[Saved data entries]
Setup of v53:
==> flow/design.v (excerpt) <==
module bfp_comp (
    input logic clk,
    input logic rst,
    input logic  [63:0] s_axis_tdata,
    input logic  [ 7:0] s_axis_tkeep,
    input logic s_axis_tvalid,
    input logic s_axis_tlast,
    input logic  [31:0] s_axis_tuser,
    output logic [63:0] m_axis_tdata,
    output logic [ 7:0] m_axis_tkeep,
    output logic m_axis_tvalid,
    output logic m_axis_tlast,
    output logic [31:0] m_axis_tuser,
    input logic  [ 3:0] ctrl_ud_comp_meth,
    input logic  [ 3:0] ctrl_ud_iq_width
);
Size in the first run: roughly 8200 cells after synthesis, ~93000 um^2 of cells after synthesis.
==> flow/config.mk <==
export PLATFORM = sky130hd
export DESIGN_NAME = bfp_comp
export DESIGN_NICKNAME = bfp_comp
export VERILOG_FILES = /design/flow/design.v
export SDC_FILE = /design/flow/constraint.sdc
export NUM_CORES = 4
export LEC_CHECK = 0
export ABC_AREA = 1
export CAP_MARGIN = 15
export CORE_MARGIN = 2
export CORE_UTILIZATION = 70
export CTS_CLUSTER_DIAMETER = 205
export MAX_ROUTING_LAYER = met5
export PLACE_DENSITY = 0.6
export SLEW_MARGIN = 20
==> flow/constraint.sdc <==
create_clock -name core_clock -period 3.36 [get_ports {clk}]
set_input_delay 0.6720 -clock core_clock [delete_from_list [all_inputs] [get_ports {clk}]]
set_output_delay 0.6720 -clock core_clock [all_outputs]
set_load 0.01 [all_outputs]
run.sh (not shown) runs the stock make flow with config.mk's settings and CLKGATE_MAP_FILE=.
v53: complete, dirty (negative setup slack)
Changes in v35 relative to v53:
- changing CAP_MARGIN from 15 to 20
- changing CORE_MARGIN from 2 to 5
- changing CORE_UTILIZATION from 70 to 65
- changing CTS_CLUSTER_DIAMETER from 205 to 41
- changing the clock period (ns, I/O delays scaled along) from 3.36 to 8.28
## What came out
The area overhead of the layout relative to synthesis number comes out higher for v53 vs v35.
Summary of v53 and v35: one run falls short of a clean finish, namely v53.
There was hardly any difference in proportion of cell area occupied by multi-input gates between v35 and v53.
v35 against v53: net count reported at finish moved down, critical path depth moved down, insertion delay of the later-clocked pin in the worst-skew pair moved up.
Compared with v53, v35 shows a non-clock buffer count that is 54% lower.
Of the two values seen for slowest cell on the critical path, dfxtp_2 was produced by v53 and dfxtp_1 by v35.
Compared with v53, v35 shows a fraction of power consumed by sequential logic that is 0.4 points higher.
In the reports for v53 and v35, the smaller total power belongs to v35.
==> run a <==
==> flow/design.v <==
`timescale 1ns / 1ps
module cla_slice_part(g,p,a,b);
 input a, b;
 output g;  
 output p;  
 assign g = a & b;
 assign p = a ^ b;
endmodule
module CarryPropagateGenerateUnit( g,p,a,b);
	input  [15:0] a,b;
	output [15:0] g,p;
	cla_slice_part s0(g[0],p[0],a[0],b[0]);
	cla_slice_part s1(g[1],p[1],a[1],b[1]);
	cla_slice_part s2(g[2],p[2],a[2],b[2]);
	cla_slice_part s3(g[3],p[3],a[3],b[3]);
	cla_slice_part s4(g[4],p[4],a[4],b[4]);
	cla_slice_part s5(g[5],p[5],a[5],b[5]);
	cla_slice_part s6(g[6],p[6],a[6],b[6]);
	cla_slice_part s7(g[7],p[7],a[7],b[7]);
	cla_slice_part s8(g[8],p[8],a[8],b[8]);
	cla_slice_part s9(g[9],p[9],a[9],b[9]);
	cla_slice_part s10(g[10],p[10],a[10],b[10]);
	cla_slice_part s11(g[11],p[11],a[11],b[11]);
	cla_slice_part s12(g[12],p[12],a[12],b[12]);
	cla_slice_part s13(g[13],p[13],a[13],b[13]);
	cla_slice_part s14(g[14],p[14],a[14],b[14]);
	cla_slice_part s15(g[15],p[15],a[15],b[15]);
endmodule
module SixteenBitSummationUnit(sum,p,carry,cin);
  input [14:0] carry;
  input cin;
  input [15:0] p;
  output [15:0] sum;
  assign sum[0] = p[0] ^ cin;
  assign sum[1] = p[1] ^ carry[0];
  assign sum[2] = p[2] ^ carry[1];
  assign sum[3] = p[3] ^ carry[2];
  assign sum[4] = p[4] ^ carry[3];
  assign sum[5] = p[5] ^ carry[4];
  assign sum[6] = p[6] ^ carry[5];
  assign sum[7] = p[7] ^ carry[6];
  assign sum[8] = p[8] ^ carry[7];
  assign sum[9] = p[9] ^ carry[8];
  assign sum[10] = p[10] ^ carry[9];
  assign sum[11] = p[11] ^ carry[10];
  assign sum[12] = p[12] ^ carry[11];
  assign sum[13] = p[13] ^ carry[12];
  assign sum[14] = p[14] ^ carry[13];
  assign sum[15] = p[15] ^ carry[14];
endmodule
==> flow/design.v <==
`timescale 10ns/1ns
module servo( input clk, input rst, output reg PWM, input [1:0]boton_cambiar_grados );
integer contador;
integer frecuencia;
integer auxContador;
reg C;
always@(posedge clk) begin
if (rst) begin
	PWM<=0;
	contador<=0;
end else begin
PWM<=~boton_cambiar_grados;
	auxContador=auxContador+1;
	if(boton_cambiar_grados==1)
		begin
				contador<= contador +1;                      
				if (contador< 75_000) 
				begin
					PWM <= 1;
				end
				else
				if (contador < 1_900_000)  
				begin
				PWM <= 0;
				end
	end			
	else if(boton_cambiar_grados==2)
		begin
				contador<= contador +1;                      
				if (contador<150_000)  
				begin
					PWM <= 1;
				end
				else
				if (contador < 1_850_000)  
				begin
				PWM <= 0;
				end
	end	
	else if(boton_cambiar_grados==3)
		begin
				contador<= contador +1;                      
				if (contador<240_000)	 
				begin
					PWM <= 1;
				end
				else
				if (contador < 1_800_000)  
				begin
				PWM <= 0;
				end
	end
	if(contador >=2_100_000)  
	begin
		contador <= 0;
	end			
end
end
 endmodule 
module ultrasonido1(input ultra, input clk, input rst, input echo, output reg done, output reg trigger, output reg [15:0] distance);
	parameter divH = 1000; 
	parameter divL = 2000;
	integer countF;
	integer countEcho;
	always @(posedge clk) begin 
		if (rst | ultra) 
		begin 
			countF <= 0;
			trigger <= 0;
		end 
		else 
		begin
			countF <= countF +1;  
			if (countF < divH+1)
				trigger <= 1;
			else
			if (countF < divL+1)
				trigger <= 0;
			else 
				countF <= 0;
		end
	end
	always @(posedge clk) begin
		if (rst) begin
			countEcho <= 0;
			done <= 0;
			distance <= 0;
		end
		else if (echo == 1) begin
			countEcho <= countEcho +1;
			done <= 0;
		end
		else
		begin
			if (echo == 0 & countEcho != 0)	
				distance <= (~countEcho*340)/2000000;
				countEcho <=0;
				done <= 1; 	
		end
	end
endmodule
// cpu
module cpu(clk,reset,s,load,in,out,N,V,Z,w);
  input clk, reset, s, load;
  input [15:0] in;
  output [15:0] out;
  output N, V, Z, w;
  wire [15:0] instruction_out;
  wire loada,loadb,loads,loadc,write,asel,bsel;
  wire [2:0] status;
  wire [1:0] op, ALUop, shift, vsel;
  wire [2:0] opcode, readnum, writenum, nsel;  
  wire [15:0] sximm5, sximm8; 
  wire [15:0] mdata = 16'b0;
  wire [7:0] PC = 8'b0;
  vDFFE #(16) instruct_reg(clk, load , in, instruction_out);  
  instruct_decoder decoder(   .instruction_out(instruction_out),
			        .nsel(nsel),
				.opcode(opcode),
				.op(op),
				.ALUop(ALUop),
				.sximm5(sximm5),
				.sximm8(sximm8),
				.shift(shift),
				.readnum(readnum),
				.writenum(writenum)
  );
  FSM state_machine(    .clk(clk),
			.reset(reset),
			.s(s),
			.w(w),
			.opcode(opcode),
			.op(op),
			.nsel(nsel),
			.loada(loada),
			.loadb(loadb),
			.loadc(loadc),
			.loads(loads),
			.vsel(vsel),
			.write(write),
			.asel(asel),
			.bsel(bsel)
  );
  datapath DP(          .clk(clk),
			.readnum(readnum),
			.writenum(writenum),
			.write(write),
			.vsel(vsel),
			.loada(loada),
			.loadb(loadb),
			.loadc(loadc),
			.loads(loads),
			.shift(shift),
  ...
Size in the first run: roughly 210 flip-flops, roughly 40 I/O pins, roughly 10000 um^2 of cells after synthesis.
==> flow/config.mk <==
export PLATFORM = sky130hd
export DESIGN_NAME = cpu
export DESIGN_NICKNAME = cpu
export VERILOG_FILES = /design/flow/design.v
export SDC_FILE = /design/flow/constraint.sdc
export NUM_CORES = 4
export LEC_CHECK = 0
export CAP_MARGIN = 20
export CELL_PAD_IN_SITES_DETAIL_PLACEMENT = 1
export CORE_ASPECT_RATIO = 0.6
export CORE_MARGIN = 2
export CORE_UTILIZATION = 64
export CTS_CLUSTER_DIAMETER = 249
export GPL_ROUTABILITY_DRIVEN = 0
export HOLD_SLACK_MARGIN = 0.24
export MIN_ROUTING_LAYER = met2
export SLEW_MARGIN = 35
export TNS_END_PERCENT = 70
==> flow/constraint.sdc <==
create_clock -name core_clock -period 7.0 [get_ports {clk}]
set_input_delay 1.4000 -clock core_clock [delete_from_list [all_inputs] [get_ports {clk}]]
set_output_delay 1.4000 -clock core_clock [all_outputs]
set_load 0.01 [all_outputs]
run.sh (not shown) runs the stock make flow with config.mk's settings and CLKGATE_MAP_FILE=.
The baseline never finished: it broke off in global routing.
Edit:
Settings changed: ABC_AREA set to 1, CELL_PAD_IN_SITES_DETAIL_PLACEMENT 1 to unset, CORE_ASPECT_RATIO 0.6 to unset, CORE_UTILIZATION 64 to 70, CTS_CLUSTER_DIAMETER 249 to unset, CTS_CLUSTER_SIZE set to 32, GPL_ROUTABILITY_DRIVEN 0 to unset, HOLD_SLACK_MARGIN 0.24 to 0.29, MIN_ROUTING_LAYER met2 to unset, SLEW_MARGIN 35 to 20, TNS_END_PERCENT 70 to unset.
Clock period 7.0 ns to 3.8 ns, I/O delays scaled along.
The changed run completed, yet does not pass: negative setup slack.
Die size came out lower by a little under a tenth.
Synthesized cell count came out higher by roughly a tenth.
Area after synthesis came out higher slightly.
Edit:
Settings changed: ABC_AREA 1 to 0, CTS_CLUSTER_SIZE 32 to 31, HOLD_SLACK_MARGIN 0.29 to unset, PLACE_DENSITY set to 0.37, SETUP_SLACK_MARGIN set to -0.3.
Clock period 3.8 ns to 3.69 ns, I/O delays scaled along.
Effect:
- The new run produced a layout that fails on negative setup slack
- clock skew came out lower by 0.0034 ns
- power climbs by 4.1%
- final area rose by 2.2%
- die size went down by 0.66%
- first-iteration DRC count goes up by 34%
- wire length is higher by 14%
- flip-flop count stays the same
- via count went up by 4.5%
- synthesized cell count goes down by 11%
- synthesized area shrinks by 0.68%
- sequential share of layout area went down by 1.1 points

========
job 9044:
cpu again, from the RTL that the note above started with.
==> flow/config.mk <==
export PLATFORM = sky130hd
export DESIGN_NAME = cpu
export DESIGN_NICKNAME = cpu
export VERILOG_FILES = /design/flow/design.v
export SDC_FILE = /design/flow/constraint.sdc
export NUM_CORES = 4
export LEC_CHECK = 0
export ABC_AREA = 1
export CAP_MARGIN = 20
export CELL_PAD_IN_SITES_DETAIL_PLACEMENT = 1
export CELL_PAD_IN_SITES_GLOBAL_PLACEMENT = 3
export CORE_ASPECT_RATIO = 1.05
export CORE_MARGIN = 6
export CORE_UTILIZATION = 64
export CTS_CLUSTER_DIAMETER = 42
export CTS_CLUSTER_SIZE = 57
export GPL_ROUTABILITY_DRIVEN = 0
export HOLD_SLACK_MARGIN = 0.26
export MAX_ROUTING_LAYER = met5
export SLEW_MARGIN = 20
export TNS_END_PERCENT = 20
==> flow/constraint.sdc <==
create_clock -name core_clock -period 3.92 [get_ports {clk}]
set_input_delay 0.7840 -clock core_clock [delete_from_list [all_inputs] [get_ports {clk}]]
set_output_delay 0.7840 -clock core_clock [all_outputs]
set_load 0.01 [all_outputs]
Job 9044 did not finish; a tool error ended it in global placement without I/O (3_1_place_gp_skip_io).
What job 9041 does differently from job 9044 at the input level:
- a deleted CTS_CLUSTER_DIAMETER that had been 42
- an added SETUP_SLACK_MARGIN of -0.3
- a change of CTS_CLUSTER_SIZE from 57 to 31
- a deleted TNS_END_PERCENT that had been 20
- a deleted GPL_ROUTABILITY_DRIVEN that had been 0
- a deleted CORE_ASPECT_RATIO that had been 1.05
- a change of CORE_MARGIN from 6 to 2
- a deleted CELL_PAD_IN_SITES_DETAIL_PLACEMENT that had been 1
- a deleted CELL_PAD_IN_SITES_GLOBAL_PLACEMENT that had been 3
- a change of CORE_UTILIZATION from 64 to 70
- a deleted HOLD_SLACK_MARGIN that had been 0.26
- a deleted MAX_ROUTING_LAYER that had been met5
- a change of the clock period (ns, I/O delays scaled along) from 3.92 to 3.01
## What came out
- Although job 9041 finished all stages, its layout failed final checks on negative setup slack.
- Number of cell instances after yosys synthesis delta (job 9044 -> job 9041): insignificant
- Compared job 9041 vs job 9044, and core utilization before placement is up in job 9041.
- Re simple-gate share of the synthesized area: no difference whatsoever between job 9041 and job 9044.
- Job 9041 — floorplan die height about 12% lower, job 9044 as reference
- The die outline area in job 9044 is 1.2 times that in job 9041.
- Summary — area of the core, job 9041 relative to job 9044: lower, by about 8%.
diff inputs: job 9041 => job 4847
- a deleted ABC_AREA that had been 1
- a deleted CTS_CLUSTER_SIZE that had been 31
- a change of CORE_UTILIZATION from 70 to 58
- a change of SETUP_SLACK_MARGIN from -0.3 to 0.88
- a change of the clock period (ns, I/O delays scaled along) from 3.01 to 3.04
Notes after the runs:
None of the runs job 9041 and job 4847 ends with a clean layout.
What the final checks of job 4847 revealed, after a flow that finished every stage, was a layout that fails on negative setup slack.
Relative to job 9041, the total power measured on job 4847 has increased by more than 10%.
Diff job 9041 -> job 4847 | headroom to the max-slew limit | decrease of 14 points
Job 9041 → job 4847: final design instance area without fill moved up; maximum number of pins on one net before global-route repair climbed 8; buffers plus inverters on the worst setup path down 3; worst-case setup margin in the final layout lost 230 ps; number of instances resized during post-cts repair increased about 170%.
Comparing job 9041 and job 4847, the higher non-clock buffer contribution to total cell area is on job 4847.
NOTE: share of the yosys chip area belonging to registers in job 4847 exceeds that of job 9041
Job 4847 -> job 9041: detailed-route via count flat
Compared with job 9041, job 4847 shows a chip area estimate from yosys synthesis that is 0.68% lower.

- _How to complete this task_: From the entries above, show each line that includes the string "period".

- _Answer below_:
create_clock -name core_clock -period 3.36 [get_ports {clk}]
- changing the clock period (ns, I/O delays scaled along) from 3.36 to 8.28
create_clock -name core_clock -period 7.0 [get_ports {clk}]
Clock period 7.0 ns to 3.8 ns, I/O delays scaled along.
Clock period 3.8 ns to 3.69 ns, I/O delays scaled along.
create_clock -name core_clock -period 3.92 [get_ports {clk}]
- a change of the clock period (ns, I/O delays scaled along) from 3.92 to 3.01
- a change of the clock period (ns, I/O delays scaled along) from 3.01 to 3.04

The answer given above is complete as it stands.